Ch 12: Autocorrelation in time series data

In the previous chapters, errors \(\epsilon_i\)’s are assumed to be

  • uncorrelated random variables or
  • independent normal random variables.

However, in business and economics, time series data often fail to satisfy above assumption. In time series data, error terms are likely to be autocorrelated / serially correlated over time. Is is mainly because

  • one or more important predictor variables are missing (when time-ordered effects of certain variables are positively correlated, so do error terms in the regression model. The error terms would include effects of missing variables.)
  • there are systematic coverage errors in the response variable.

Autocorrelation or positively autocorrelated error terms may trigger problems such as:

  • \(E(b) = \beta\) but \(Var(b)\) is not the minimum
  • [\(MSE\) / \(s(b_k)\) ] may seriously underestimate [\(\sigma^2\) / \(\sigma(b_k)\)] \(\Rightarrow\) confidence intervals and tests are no longer applicable.
  • the regression line sharply differs from the true line
  • the regression line is sensitive to the initial error \(\epsilon_0\)
Problem of autocorrelation

Therefore, we need to analyze a regression model with autoregressive errors, test if a model is autocorrelated and then remedy autocorrelation.

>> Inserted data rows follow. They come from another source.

==> src/verilog/mcp_pkg.sv <==
/*
 * constants for the module control pin logic: register offsets, field
 * positions and reset values. assumes a plain strobe register port.
 */
// Operation
// transmitter off when pin high or soft bit
// tx-off pin level mirrored to status bit
// pin14 select bit: analog input or open drain
// pin14 output drives active-low interrupt request
// rx-rate output is pin OR soft bit
// rx-rate pin level mirrored to status bit
// aux pin: general output or pulsed reset
// shared pin shows signal loss below threshold
// signal-loss polarity follows config bit 3
// loss deasserts when power exceeds threshold
// signal-absent flag reads actual pin level; code inverts it while config bit 3 set
// config bit 2 set selects tx-rate output
// config bit 4 clear: rx-rate, open drain
// config bit 4 set: general output, configurable drive
// tx-rate pin level mirrored to status bit
// open-drain outputs pull low or release
package mcp_pkg;
    // register offsets
    localparam logic [3:0] ADDR_USER_CTL  = 4'h0;
    localparam logic [3:0] ADDR_OEM_CFG3  = 4'h1;
    localparam logic [3:0] ADDR_OEM_CFG6  = 4'h2;
    localparam logic [3:0] ADDR_STATUS    = 4'h3;
    localparam logic [3:0] ADDR_SOFT_CTL  = 4'h4;
    localparam logic [3:0] ADDR_RESET_CTL = 4'h5;
    localparam logic [3:0] ADDR_THRESH    = 4'h6;

    // user control fields
    localparam int USR_PIN14_OUT_SEL = 4;

    // oem config byte 3 fields
    localparam int CFG3_GPO_LEVEL    = 0;
    localparam int CFG3_GPO_PUSHPULL = 1;
    localparam int CFG3_AUX_GPO_LVL  = 3;
    localparam int CFG3_PIN20_GPO    = 4;
    localparam int CFG3_AUX_IS_RESET = 7;

    // oem config byte 6 fields
    localparam int CFG6_TX_RATE_SEL  = 2;
    localparam int CFG6_LOS_POLARITY = 3;

    // soft control fields
    localparam int SOFT_TX_OFF       = 0;
    localparam int SOFT_RX_RATE      = 1;
    localparam int SOFT_TX_RATE      = 2;

    // status fields
    localparam int STS_TX_OFF_PIN    = 0;
    localparam int STS_RX_RATE_PIN   = 1;
    localparam int STS_TX_RATE_PIN   = 2;
    localparam int STS_SIG_ABSENT    = 3;
    localparam int STS_RESET_ACTIVE  = 4;

    // reset control: bits 0..2 hold the pulse request
    localparam logic [2:0] RESET_REQ_NONE = 3'h0;

    // reset values
    localparam logic [7:0] USER_CTL_RST = 8'h00;
    localparam logic [7:0] OEM_CFG3_RST = 8'h00;
    localparam logic [7:0] OEM_CFG6_RST = 8'h00;
    localparam logic [7:0] SOFT_CTL_RST = 8'h00;
    localparam logic [7:0] THRESH_RST   = 8'h00;
endpackage : mcp_pkg
<file path="config.mk">
export PLATFORM = sky130hd
export DESIGN_NAME = vpn_nest_ctrl
export DESIGN_NICKNAME = d
export VERILOG_FILES = /design/src/vpn_pkg.sv /design/src/vpn_prio_pick.sv /design/src/vpn_nest_ctrl.sv
export SDC_FILE = /design/constraint.sdc
export NUM_CORES = 1
export LEC_CHECK = 0
export BUFFER_PORTS_ARGS = -buffer_cell sky130_fd_sc_hd__buf_2
export CAP_MARGIN = 15
export CORE_MARGIN = 1.5
export CORE_UTILIZATION = 54
export DETAILED_ROUTE_END_ITERATION = 7
export PLACE_DENSITY_LB_ADDON = 0.1
export SYNTH_ARGS = -nofsm -noshare
export SYNTH_HDL_FRONTEND = slang
export SYNTH_SLANG_ARGS = --single-unit
</file>
<file path="constraint.sdc">
create_clock -name clk_in -period 37.4 [get_ports clk_in]
set_input_delay 11.22 -clock clk_in [delete_from_list [all_inputs] [get_ports clk_in]]
set_output_delay 11.22 -clock clk_in [all_outputs]
set_load 0.005 [all_outputs]
</file>
<file path="src/vpn_pkg.sv">
// constants, register map and carrier types for the interrupt priority and nesting block
package vpn_pkg;

    // widths and counts
    localparam int unsigned ADDR_W      = 32;
    localparam int unsigned DATA_W      = 32;
    localparam int unsigned NUM_SRC     = 28;   // fast vector numbers 0..27
    localparam int unsigned NUM_IRQ_SRC = 22;   // normal vector numbers 0..21
    localparam int unsigned LVL_W       = 3;
    localparam int unsigned NUM_LVL     = 8;
    localparam int unsigned SRC_W       = 5;
    localparam int unsigned BASE_W      = 16;
    localparam int unsigned STAT_W      = 8;
    localparam int unsigned NUM_PRIO2   = 6;

    // register byte addresses
    localparam logic [31:0] OFF_VEC_BASE = 32'hffff0014;
    localparam logic [31:0] OFF_NVEC     = 32'hffff001c;
    localparam logic [31:0] OFF_PRIO2    = 32'hffff0028;
    localparam logic [31:0] OFF_NCTRL    = 32'hffff0030;
    localparam logic [31:0] OFF_NSTAT    = 32'hffff003c;
    localparam logic [31:0] OFF_FVEC     = 32'hffff011c;
    localparam logic [31:0] OFF_FSTAT    = 32'hffff013c;

    // reset values
    localparam logic [31:0] RST_WORD  = 32'h0000_0000;
    localparam logic [31:0] RD_UNMAP  = 32'h0000_0000;

    // nesting control fields
    localparam int unsigned NEST_NORMAL_BIT = 0;
    localparam int unsigned NEST_FAST_BIT   = 1;
    localparam logic [1:0]  NCTRL_MASK      = 2'h3;

    // priority group two: field lsb and the source number each field steers
    localparam logic [31:0] PRIO2_MASK = 32'h0077_7777;
    localparam int unsigned PRIO2_LSB [NUM_PRIO2] = '{0, 4, 8, 12, 16, 20};
    localparam int unsigned PRIO2_SRC [NUM_PRIO2] = '{16, 17, 18, 19, 20, 21};

    // vector word layout
    localparam int unsigned VEC_SRC_LSB  = 2;
    localparam int unsigned VEC_BASE_LSB = 7;

    // register bus request from the processor side
    typedef struct packed {
        logic [31:0] addr;
        logic [31:0] wdata;
        logic        wr;
        logic        rd;
    } vpn_bus_req_s;

    // result of a priority search
    typedef struct packed {
        logic             valid;
        logic [SRC_W-1:0] src;
        logic [LVL_W-1:0] level;
    } vpn_pick_s;

endpackage : vpn_pkg

</file>
<file path="src/vpn_prio_pick.sv">
// priority search: finds the best unblocked pending source
`timescale 1ns/10ps

module vpn_prio_pick (
    input  wire logic [27:0]       pend_in,     // pending sources, one bit each
    input  wire logic [83:0]       lvl_in,      // 3-bit level per source
    input  wire logic              use_lvl_in,  // high: levels count, low: all level 0
    input  wire logic [7:0]        block_in,    // blocked levels, one bit each
    output vpn_pkg::vpn_pick_s     pick_out     // chosen source, level, valid
);

    // scan upward; strict compare keeps the lowest number among equal levels
    always_comb begin
        logic [3:0] best;
        logic [2:0] lv;
        best     = 4'h8;
        lv       = 3'h0;
        pick_out = '0;
        for (int i = 0; i < int'(vpn_pkg::NUM_SRC); i++) begin
            lv = use_lvl_in ? lvl_in[i*3 +: 3] : 3'h0;
            if (pend_in[i] && !block_in[lv] && ({1'b0, lv} < best)) begin
                best           = {1'b0, lv};
                pick_out.valid = 1'b1;
                pick_out.src   = 5'(i);
                pick_out.level = lv;
            end
        end
    end

endmodule : vpn_prio_pick

</file>
<file path="src/vpn_nest_ctrl.sv">
// priority levels, nesting control, nesting status and vector registers of the interrupt controller
`timescale 1ns/10ps

// Overview of operation
// - group two register holds six 3-bit levels at 22:20,18:16,14:12,10:8,6:4,2:0.
// - nesting control bit 0 enables nesting and level handling for normal interrupts.
// - nesting control bit 1 enables nesting and level handling for fast interrupts.
// - with both bits clear interrupts still flow, levels ignored, no nesting.
// - with both bits clear a pending fast request beats a normal one.
// - normal vector read with nesting on sets normal status bit at active level.
// - a set status bit blocks its level and all lower levels.
// - writing normal status clears only its highest-priority set bit.
// - fast vector read with fast nesting on sets fast status bit at level.
// - writing fast status clears one bit, highest-priority first.
// - fast vector: zero 31:23, base 22:7, source 6:2, zero 1:0.
// - source field carries plain binary source number, second timer gives 00100.
// - normal vector holds source 0..21 at 6:2 and base at 22:7.
// - 16-bit vector base supplies upper field of both vector registers.
module vpn_nest_ctrl (
    input  wire logic                clk_in,       // core clock, 100 MHz
    input  wire logic                arst_n_in,    // asynchronous reset, active low
    input  wire logic                ce_in,        // clock enable, low freezes all state
    input  wire vpn_pkg::vpn_bus_req_s bus_in,     // register bus request
    output logic [31:0]              rdata_out,    // read data, cycle after read strobe
    input  wire logic [27:0]         irq_pend_in,  // enabled pending normal sources
    input  wire logic [27:0]         fiq_pend_in,  // enabled pending fast sources
    input  wire logic [83:0]         lvl_in,       // levels from the other priority registers
    output logic                     irq_req_out,  // normal interrupt request to core
    output logic                     fiq_req_out   // fast interrupt request to core
);

    // clear the lowest set bit, i.e. the highest-priority nested level
    function automatic logic [7:0] clr_top(input logic [7:0] s);
        clr_top = s & (s - 8'h01);
    endfunction : clr_top

    // level i is blocked once any status bit at i or above in priority is set
    function automatic logic [7:0] block_of(input logic [7:0] s);
        logic [7:0] b;
        b = 8'h00;
        for (int i = 0; i < 8; i++) begin
            b[i] = |(s & 8'((16'h0002 << i) - 16'h0001));
        end
        block_of = b;
    endfunction : block_of

    // vector word from base and source number
    function automatic logic [31:0] mk_vec(input logic [15:0] base, input logic [4:0] src);
        mk_vec = {9'h000, base, src, 2'h0};
    endfunction : mk_vec

    // one-hot of a level
    function automatic logic [7:0] lvl_bit(input logic [2:0] lv);
        lvl_bit = 8'h01 << lv;
    endfunction : lvl_bit

    // registers
    logic [15:0] base_q;
    logic [31:0] prio2_q;
    logic [1:0]  nctrl_q;
    logic [7:0]  nstat_q;
    logic [7:0]  nstat_d;
    logic [7:0]  fstat_q;
    logic [7:0]  fstat_d;
    logic [31:0] rdata_q;
    logic [31:0] rdata_d;
    logic        irq_req_q;
    logic        fiq_req_q;

    // decoded strobes; strobes are ignored while the clock enable is low
    wire logic        wr_en       = bus_in.wr && ce_in;
    wire logic        rd_en       = bus_in.rd && ce_in;
    wire logic        wr_base     = wr_en && (bus_in.addr == vpn_pkg::OFF_VEC_BASE);
    wire logic        wr_prio2    = wr_en && (bus_in.addr == vpn_pkg::OFF_PRIO2);
    wire logic        wr_nctrl    = wr_en && (bus_in.addr == vpn_pkg::OFF_NCTRL);
    wire logic        wr_nstat    = wr_en && (bus_in.addr == vpn_pkg::OFF_NSTAT);
    wire logic        wr_fstat    = wr_en && (bus_in.addr == vpn_pkg::OFF_FSTAT);
    wire logic        rd_nvec     = rd_en && (bus_in.addr == vpn_pkg::OFF_NVEC);
    wire logic        rd_fvec     = rd_en && (bus_in.addr == vpn_pkg::OFF_FVEC);

    // nesting enables
    wire logic        nest_n      = nctrl_q[vpn_pkg::NEST_NORMAL_BIT];
    wire logic        nest_f      = nctrl_q[vpn_pkg::NEST_FAST_BIT];
    wire logic        no_nest     = !nest_n && !nest_f;

    // normal sources above 21 do not exist
    wire logic [27:0] irq_pend    = irq_pend_in & 28'h03f_ffff;

    // both status registers block; only applied where levels are honoured
    wire logic [7:0]  blk_all     = block_of(nstat_q | fstat_q);
    wire logic [7:0]  blk_n       = nest_n ? blk_all : 8'h00;
    wire logic [7:0]  blk_f       = nest_f ? blk_all : 8'h00;

    // effective level table: group two fields overlay the external levels
    logic [83:0] lvl_all;
    always_comb begin
        lvl_all = lvl_in;
        for (int k = 0; k < int'(vpn_pkg::NUM_PRIO2); k++) begin
            lvl_all[vpn_pkg::PRIO2_SRC[k]*3 +: 3] = prio2_q[vpn_pkg::PRIO2_LSB[k] +: 3];
        end
    end

    vpn_pkg::vpn_pick_s irq_pick;
    vpn_pkg::vpn_pick_s fiq_pick;

    // normal path search; levels ignored unless normal nesting is on
    vpn_prio_pick u_irq_pick (
        .pend_in    (irq_pend),
        .lvl_in     (lvl_all),
        .use_lvl_in (nest_n),
        .block_in   (blk_n),
        .pick_out   (irq_pick)
    );

    // fast path search
    vpn_prio_pick u_fiq_pick (
        .pend_in    (fiq_pend_in),
        .lvl_in     (lvl_all),
        .use_lvl_in (nest_f),
        .block_in   (blk_f),
        .pick_out   (fiq_pick)
    );

    // vector words, both built on the shared base
    wire logic [31:0] nvec_word   = mk_vec(base_q, irq_pick.src);
    wire logic [31:0] fvec_word   = mk_vec(base_q, fiq_pick.src);

    // a fast request masks the normal one when both nesting control bits are clear
    wire logic        irq_req_d   = irq_pick.valid && !(no_nest && fiq_pick.valid);
    wire logic        fiq_req_d   = fiq_pick.valid;

    // status next values: the set from a vector read wins over a same-cycle clear
    always_comb begin
        nstat_d = nstat_q;
        fstat_d = fstat_q;
        if (wr_nstat) begin
            nstat_d = clr_top(nstat_q);
        end
        if (wr_fstat) begin
            fstat_d = clr_top(fstat_q);
        end
        if (rd_nvec && nest_n && irq_pick.valid) begin
            nstat_d = nstat_d | lvl_bit(irq_pick.level);
        end
        if (rd_fvec && nest_f && fiq_pick.valid) begin
            fstat_d = fstat_d | lvl_bit(fiq_pick.level);
        end
    end

    // read decode; data stands only in the cycle after the strobe
    always_comb begin
        rdata_d = vpn_pkg::RD_UNMAP;
        if (!rd_en) begin
            rdata_d = vpn_pkg::RD_UNMAP;
        end else if (bus_in.addr == vpn_pkg::OFF_VEC_BASE) begin
            rdata_d = {16'h0000, base_q};
        end else if (bus_in.addr == vpn_pkg::OFF_NVEC) begin
            rdata_d = nvec_word;
        end else if (bus_in.addr == vpn_pkg::OFF_PRIO2) begin
            rdata_d = prio2_q;
        end else if (bus_in.addr == vpn_pkg::OFF_NCTRL) begin
            rdata_d = {30'h0000_0000, nctrl_q};
        end else if (bus_in.addr == vpn_pkg::OFF_NSTAT) begin
            rdata_d = {24'h00_0000, nstat_q};
        end else if (bus_in.addr == vpn_pkg::OFF_FVEC) begin
            rdata_d = fvec_word;
        end else if (bus_in.addr == vpn_pkg::OFF_FSTAT) begin
            rdata_d = {24'h00_0000, fstat_q};
        end
    end

    // software-written configuration; reserved bits are dropped so they read zero
    always_ff @(posedge clk_in or negedge arst_n_in) begin
        if (!arst_n_in) begin
            base_q  <= 16'h0000;
            prio2_q <= vpn_pkg::RST_WORD;
            nctrl_q <= 2'h0;
        end else begin
            if (wr_base) begin
                base_q <= bus_in.wdata[15:0];
            end
            if (wr_prio2) begin
                prio2_q <= bus_in.wdata & vpn_pkg::PRIO2_MASK;
            end
            if (wr_nctrl) begin
                nctrl_q <= bus_in.wdata[1:0] & vpn_pkg::NCTRL_MASK;
            end
        end
    end

    // nesting status, read data and request outputs
    always_ff @(posedge clk_in or negedge arst_n_in) begin
        if (!arst_n_in) begin
            nstat_q   <= 8'h00;
            fstat_q   <= 8'h00;
            rdata_q   <= vpn_pkg::RST_WORD;
            irq_req_q <= 1'b0;
            fiq_req_q <= 1'b0;
        end else if (ce_in) begin
            nstat_q   <= nstat_d;
            fstat_q   <= fstat_d;
            rdata_q   <= rdata_d;
            irq_req_q <= irq_req_d;
            fiq_req_q <= fiq_req_d;
        end
    end

    assign rdata_out   = rdata_q;
    assign irq_req_out = irq_req_q;
    assign fiq_req_out = fiq_req_q;
endmodule : vpn_nest_ctrl

</file>
==> impl_metrics.py, run 1 <==
metrics = {
    "status": {
        "status": "stopped before the end",
        "haltStage": "global routing (5_1_grt)",
        "error": "[ERROR GRT-0232] Routing congestion too high. Check the congestion heatmap in the GUI.",
    },
    "die": {
        "die_w_um": 174,
        "start_util_pct": 54.9,
        "die_y_um": 174,
        "io_pins": 243,
        "rows": 62,
    },
    "yosys": {
        "synth_area_leaders": "dfrtp_1, ha_1, nand2_1",
        "synth_area_um2": 15800,
        "synth_largest_area_cell": "dfrtp_1",
        "ys.flop_type": "dfrtp_1",
        "syn_inst": 2331,
        "syn_area_per_cell_um2": 6.77,
        "yosys_warnings": 0,
        "synth_edf_count": 0,
        "ys_seq_area_share_pct": 12.2,
        "synth_top_cell_area_share_pct": 12.2,
        "synthArstFlopShare_pct": 100,
        "synth-seq-cells": 77,
        "netlist-cell-type-count": 112,
    },
    "global_route": {
        "grt_usage_pct": 76.0,
        "grt_max_degree": 78,
        "grt-ovfl-total": 263,
    },
    "clocking": {
        "root_buffer": "clkbuf_16",
        "cts.htree.levels": 3,
        "cts_buffer_depth": 2,
        "clock_sinks": 77,
        "cts-buffers-inserted": 9,
    },
    "place": {
        "placed_cells": 3307,
        "gp_congestion": 1.03,
        "io_buffers": 199,
        "hpwl_um": 55400,
    },
    "timing": {
        "grt-worst-endpoint": "rdata_out[3]$_DFFE_PN0P_/D",
        "worstEndpointType": "sequential cell input",
    },
}
## layer usage
layer	GRT usage, %	overflow
met1	76.1	18
met2	95.9	141
met3	57.2	13
met4	74.1	90
met5	30.4	1
## synth_stat cells, types with 49 or more instances
master    instances
nand2_1         290
o21ai_0         202
nor2_1          184
a21oi_1         169
inv_1           152
clkbuf_1         99
ha_1             96
dfrtp_1          77
nor3_1           74
nand3_1          65
mux2_2           55
a211oi_1         49
and2_1           49
## timing repair
item	CTS
pin swaps	171
hold buffers	0
resized for setup	204
buffers inserted	175
hold endpoints to repair	0
setup endpoints to repair	21
## metrics by stage
stage | hold slack [ps] | TNS, ps | setup slack, ps | cell area [µm²]
2_1_floorplan | 465 | -91400 | -7310 | 16500
3_3_place_gp | 498 | -115240 | -8260 | 21300
3_5_place_dp | 512 | -128610 | -9000 | 21300
4_1_cts | 526 | -94460 | -7420 | 23900
## cell families after synthesis
| logic type | Yosys count | synth area share [%] |
|---|---|---|
| flops | 77 | 12.2 |
| simple gates | 878 | 27.3 |
| mux | 74 | 5.17 |
| other cells | 1 | 0.0237 |
| buf+inv | 283 | 7.10 |
| compound gates | 922 | 40.6 |
| fa+ha+maj | 96 | 7.61 |
==> run 2, diff against run 1 <==
Settings changed: CORE_UTILIZATION 54 to 40, PLACE_DENSITY_LB_ADDON 0.1 to 0.15.
Clock period 37.4 ns to 48.6 ns, I/O delays scaled along.
==> run 2 against run 1 <==
Effect of this change:
- the flow now finishes, with violations (DRC, setup timing)
- synthesized cell count unchanged
- area after synthesis unchanged
==> impl_metrics.py, run 2 <==
metrics = {
    "status": {
        "status": "complete, but fails checks",
        "failed_checks": "DRC, setup timing",
    },
    "global_route": {
        "grt_usage_pct": 35.3,
        "grt_pass1_vias": 21173,
        "grt-ovfl-total": 0,
        "grt_pass1_wl_um": 115000,
        "antenna_found_initial": 4,
        "grt_max_degree": 74,
    },
    "hold_path": {
        "whs_path_depth": 2,
        "min_path_type": "reg2reg",
    },
    "place": {
        "placed_cells": 3175,
        "hpwl_um": 55300,
        "placed_area_um2": 19100,
        "gp_congestion": 1.01,
        "dp_worst_setup_slack_ps": -2020,
        "io_buffers": 199,
    },
    "timing": {
        "fin_crit_sh_pct": 101,
        "fmax_ghz": 0.0203,
        "max_slew_margin_pct": 21.0,
        "min_period_ps": 49320,
        "worst_slack_ps": -724,
        "drv_slew": 0,
        "hold_violations": 0,
        "rsz0062_at_grt": "yes",
        "worst_pin_slew_ps": 1190,
        "setup_violations": 13,
        "finClkSkew_ps": 6.29,
    },
    "power": {
        "switchingPower_w": 0.000257,
        "seq_power_share_pct": 10.8,
        "p_total_w": 0.000597,
        "cellLeakagePower_nw": 10.0,
        "swShare_pct": 43.1,
        "power.combinational.fraction_pct": 77.2,
        "p_int_w": 0.000340,
        "power_density_nw_per_um2": 26.5,
        "clkPwrFrac_pct": 12.0,
        "ir_worst_vdd_mv": 0.0414,
    },
    "finish": {
        "nFillCells": 3631,
        "drive_above_1_share_pct": 36.8,
        "largest_reg_flops": 23,
        "fin_util_pct": 58.1,
        "final_common_cell": "buf_4",
        "num-nets-final": 3183,
        "mostFrequentLayoutCells": "buf_4, nand2_1, buf_2",
        "fin_area_um2": 22600,
        "area_growth_pct": 42.9,
        "fin_cells": 3404,
    },
    "setup_path": {
        "crit_top_cell": "ha_4",
        "criticalPathCategory": "in2reg",
        "cp_max_fo": 7,
        "reg2reg_depth": 195,
        "slowest_stage": "or4_4",
        "required_ps": 48850,
        "rrSetupSlack_ps": 11870,
        "cpPeakStageDelay_ps": 540,
        "cp.arrival_ps": 49570,
        "critPathCaptureType": "flop",
        "cp-start-kind": "input port",
    },
    "clocking": {
        "cts-buffers-inserted": 9,
        "root_buffer": "clkbuf_16",
        "clock_sinks": 77,
        "cts_buffer_depth": 2,
        "cts_tree": "built",
        "cts_hold_buf": 0,
        "cts.htree.levels": 3,
        "clock_latency_ps": 340,
        "clk_pin_slew_ps": 60,
    },
    "die": {
        "die_w_um": 202,
        "io_pins": 243,
        "rows": 72,
        "die_y_um": 202,
        "start_util_pct": 40.7,
        "coreArea_um2": 38800,
        "dieArea_um2": 40700,
    },
    "routing": {
        "routedWlPerCell_um": 22.4,
        "viasPerCell": 6.43,
        "drc": 2,
        "drt_iter0_markers": 1989,
        "drtAntennaViolNets": 0,
        "drt_wl_total_um": 76200,
        "first_pass_iters": 8,
        "route.vias.total": 21896,
    },
    "yosys": {
        "synth-seq-cells": 77,
        "yosysMostFrequentCell": "nand2_1",
        "yosys_warnings": 0,
        "ys_seq_area_share_pct": 12.2,
        "synthArstFlopShare_pct": 100,
        "syn_inst": 2331,
        "synth_largest_area_cell": "dfrtp_1",
        "synthTopCellsByCount": "nand2_1, o21ai_0, nor2_1, a21oi_1, inv_1",
        "ys.flop_type": "dfrtp_1",
        "synth_edf_count": 0,
        "synth_area_leaders": "dfrtp_1, ha_1, nand2_1",
        "netlist-cell-type-count": 112,
        "syn_area_per_cell_um2": 6.77,
        "synth_area_um2": 15800,
        "synth_top_cell_area_share_pct": 12.2,
    },
    "job": {
        "drv_cap": 0,
    },
}
## run 2: cell counts after synthesis
No cell type changed its count.
## run 2: stage by stage
stage	setup TNS [ps]	hold slack [ps]
final	-7670	520
after detailed placement	-24940	493
after floorplan	0	465
after global placement	-18890	483
after global routing	-26050	549
after CTS	-68.5	519
## run 2: cells by family after synthesis
logic type | synth area share (%)
other cells | 0.0237
mux | 5.17
flops | 12.2
compound gates | 40.6
fa+ha+maj | 7.61
simple gates | 27.3
buf+inv | 7.10
## run 2: power groups by stage
stage	logic, W	clock network [W]	registers [W]
final	0.000461	0.0000716	0.0000644
after global routing	0.000494	0.0000756	0.0000644
after CTS	0.000388	0.0000726	0.0000644
after detailed placement	0.000323	0	0.0000656
after global placement	0.000317	0	0.0000656
after floorplan	0.000196	0	0.0000656
## run 2: critical path: cells and delay by family
family | cells | cell delay (ps)
adders and majority gates | 27 | 6870
buffers and inverters | 17 | 1780
and+or+nand+nor | 52 | 8450
AOI/OAI and AO/OA | 89 | 14210
muxes | 11 | 3610
## run 2: cell type report
cell class / count / area [µm²] / share of cell area, %
clock buffer: 10 / 229 / 1.01
clock inverter: 6 / 86.3 / 0.383
inverter: 154 / 581 / 2.57
multi-input combinational: 1979 / 14600 / 64.6
antenna: 3 / 7.51 / 0.0333
sequential: 77 / 1930 / 8.56
tap: 518 / 648 / 2.87
timing repair buffer: 657 / 4500 / 20.0
## run 2: timing repair
action | CTS | global route
pin swaps | 132 | 129
resized for setup | 153 | 142
endpoints found under the setup margin | 13 | 21
setup buffers | 171 | 46
## run 2: layer usage
layer  vias up  global-route usage (%)  wire length, µm
li1       9941                       -                -
met1     10316                    42.0            29000
met2      1269                    60.4            35500
met4         6                    20.4             5100
met3       364                    5.38             6640
met5         -                       0               34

  1. First order autoregressive error model
    • One predictor variable case
    • properties of error terms
  2. Durbin-Watson test for autocorrelation
  3. Remedial measures for autocorrelation
    • addition of predictor variables
    • use of transformed variables
      • way 1: Cochrane-Orcutt procedure
      • way 2: Hildreth-Lu procedure
      • way 3: first difference procedure
  4. forecasting with autocorrelated error terms

1. First order autoregressive error model

one predictor variable case

The generalized simple linear regression model for one predictor variable when the random error terms follow a first order autoregressive, or AR(1), process is

1: \(Y_t = \beta_0 + \beta_1 X_t + \epsilon_t\)

2: \(\epsilon_t = \rho \epsilon_{t-1} + u_t\)

where \(\rho\) is a parameter such that \(|\rho| <1\) and \(u_t\) are independent \(N(0, \sigma^2)\). \(\rho\) is called the autocorrelation parameter.

Above one variable case can be generalized to multiple variables case. The only thing changed is the first line 1’: \(Y_t = \beta_0 + \beta_1 X_{t1} + \cdots + \beta_{p-1} X_{t,p-1} +\epsilon_t\).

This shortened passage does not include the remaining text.